July 8th, 2011 | Posted by techblog in Linux | Virtualization

Before we get into a few other articles which will help monitor both your RAID array and S.M.A.R.T disk status under Xenserver, we’ll first need to enable the ability to send emails from our hypervisor. This is going to be done by forwarding email through our actual mail server instead of using Xenserver itself.

Assuming you have a fully functional mailserver setup on either a virtual machine or elsewhere with a valid configuration and mailbox user. (We’ve setup a user on our remote box specific for sending emails on behalf of our hypervisor).

First we need to download the most recent version of the mailx RPM from the CentOS repository and install it.

# wget http://mirror.centos.org/centos-5/5.5/os/i386/CentOS/mailx-8.1.1-44.2.2.i386.rpm
# rpm -hiv mailx-8.1.1-44.2.2.i386.rpm
# nano /etc/ssmtp/ssmtp.conf

Below is a snippet of our config file showing the un-commented lines we added. We’re using a non-standard port 2525.

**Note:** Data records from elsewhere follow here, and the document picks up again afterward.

Context: an optimization exercise on an open-source flow, tuned for small area and a short achievable clock period. The choices shown serve that exercise and are no tape-out recipe. The RTL was checked by simulation tests, not by an equivalence proof against the original design. Power figures rest on the tool's default switching activity, not on a simulated workload.

==> config.mk <==
export PLATFORM = sky130hd
export DESIGN_NAME = CPU
export DESIGN_NICKNAME = CPU
export VERILOG_FILES = /design/flow/design.v
export SDC_FILE = /design/flow/constraint.sdc
export NUM_CORES = 4
export LEC_CHECK = 0
export CAP_MARGIN = 20
export CORE_MARGIN = 2
export CORE_UTILIZATION = 40
export SETUP_SLACK_MARGIN = 5
export SLEW_MARGIN = 20
==> constraint.sdc <==
create_clock -name core_clock -period 12.0 [get_ports {clk}]
set_input_delay 2.4000 -clock core_clock [delete_from_list [all_inputs] [get_ports {clk}]]
set_output_delay 2.4000 -clock core_clock [all_outputs]
set_load 0.01 [all_outputs]
==> design.v <==
`timescale 1ns / 1ps
module smul(input wire [7:0] a, input wire [7:0] b, output wire [7:0] y);
  wire pp1 = a[0] & b[0];
  wire pp2 = a[0] & b[1];
  wire pp3 = a[0] & b[2];
  wire pp4 = a[0] & b[3];
  wire pp5 = a[0] & b[4];
  wire pp6 = a[0] & b[5];
  wire pp7 = a[0] & b[6];
  wire pp8 = a[0] & b[7];
  wire pp9 = a[1] & b[0];
  wire pp10 = a[1] & b[1];
  wire pp11 = a[1] & b[2];
  wire pp12 = a[1] & b[3];
  wire pp13 = a[1] & b[4];
  wire pp14 = a[1] & b[5];
  wire pp15 = a[1] & b[6];
  wire pp16 = a[2] & b[0];
  wire pp17 = a[2] & b[1];
  wire pp18 = a[2] & b[2];
  wire pp19 = a[2] & b[3];
  wire pp20 = a[2] & b[4];
  wire pp21 = a[2] & b[5];
  wire pp22 = a[3] & b[0];
  wire pp23 = a[3] & b[1];
  wire pp24 = a[3] & b[2];
  wire pp25 = a[3] & b[3];
  wire pp26 = a[3] & b[4];
  wire pp27 = a[4] & b[0];
  wire pp28 = a[4] & b[1];
  wire pp29 = a[4] & b[2];
  wire pp30 = a[4] & b[3];
  wire pp31 = a[5] & b[0];
  wire pp32 = a[5] & b[1];
  wire pp33 = a[5] & b[2];
  wire pp34 = a[6] & b[0];
  wire pp35 = a[6] & b[1];
  wire pp36 = a[7] & b[0];
  wire h39 = pp3 ^ pp10;
  wire s37 = h39 ^ pp16;
  wire c38 = h39 ? pp16 : pp3;
  wire h42 = pp4 ^ pp11;
  wire s40 = h42 ^ pp17;
  wire c41 = h42 ? pp17 : pp4;
  wire h45 = pp22 ^ c38;
  wire s43 = h45 ^ s40;
  wire c44 = h45 ? s40 : pp22;
  wire h48 = pp5 ^ pp12;
  wire s46 = h48 ^ pp18;
  wire c47 = h48 ? pp18 : pp5;
  wire h51 = pp23 ^ pp27;
  wire s49 = h51 ^ c41;
  wire c50 = h51 ? c41 : pp23;
  wire h54 = s46 ^ c44;
  wire s52 = h54 ^ s49;
  wire c53 = h54 ? s49 : s46;
  wire h57 = pp6 ^ pp13;
  wire s55 = h57 ^ pp19;
  wire c56 = h57 ? pp19 : pp6;
  wire h60 = pp24 ^ pp28;
  wire s58 = h60 ^ pp31;
  wire c59 = h60 ? pp31 : pp24;
  wire h63 = c47 ^ s55;
  wire s61 = h63 ^ s58;
  wire c62 = h63 ? s58 : c47;
  wire h66 = c50 ^ s61;
  wire s64 = h66 ^ c53;
  wire c65 = h66 ? c53 : c50;
  wire h69 = pp7 ^ pp14;
  wire s67 = h69 ^ pp20;
  wire c68 = h69 ? pp20 : pp7;
  wire h72 = pp25 ^ pp29;
  wire s70 = h72 ^ pp32;
  wire c71 = h72 ? pp32 : pp25;
  wire h75 = pp34 ^ c56;
  wire s73 = h75 ^ c59;
  wire c74 = h75 ? c59 : pp34;
  wire h78 = s67 ^ s70;
  wire s76 = h78 ^ c62;
  wire c77 = h78 ? c62 : s67;
  wire h81 = s73 ^ s76;
  wire s79 = h81 ^ c65;
  wire c80 = h81 ? c65 : s73;
  wire x82 = pp8 ^ pp15;
  wire x83 = pp21 ^ pp26;
  wire x84 = pp30 ^ pp33;
  wire x85 = pp35 ^ pp36;
  wire x86 = x82 ^ x83;
  wire x87 = x84 ^ x85;
  wire x88 = c68 ^ c71;
  wire x89 = x86 ^ x87;
  wire x90 = x88 ^ x89;
  wire x91 = c74 ^ x90;
  wire x92 = x91 ^ c77;
  wire x93 = x92 ^ c80;
  wire [7:0] rx = {x93, s79, s64, s52, s43, s37, pp2, pp1};
  wire [7:0] ry = {1'b0, 1'b0, 1'b0, 1'b0, 1'b0, 1'b0, pp9, 1'b0};
  assign y = rx + ry;
endmodule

# The place where the mail goes. The actual machine name is required
# no MX records are consulted. Commonly mailhosts are named mail.domain.com
# The example will fit if you are in domain.com and your mailhub is so named.
#mailhub=mail

mailhub=mail.yourdomain.tld:2525
AuthUser=mailboxusername
AuthPass=m41lB0xp455w0rD

# Where will the mail seem to come from?
rewriteDomain=server1.yourdomain.tld

# The full hostname
#hostname=_HOSTNAME_
hostname=server1.yourdomain.tld

That should technically be all that’s needed. From the commandline you should be able to send email by typing either # mail you@domain.tld or # mailx you@domain.tld to test functionality as it forwards through your SMTP server.

Please remember to open or check the proper ports on your firewall(s). When it comes to our hypervisors we use strict rules for communicating to both the outside world and our internal networks. As a system administrator you should deny everything and explicitly allow traffic on a case by case basis in order to know everything that’s going on inside your network; and which machines have access to various ports.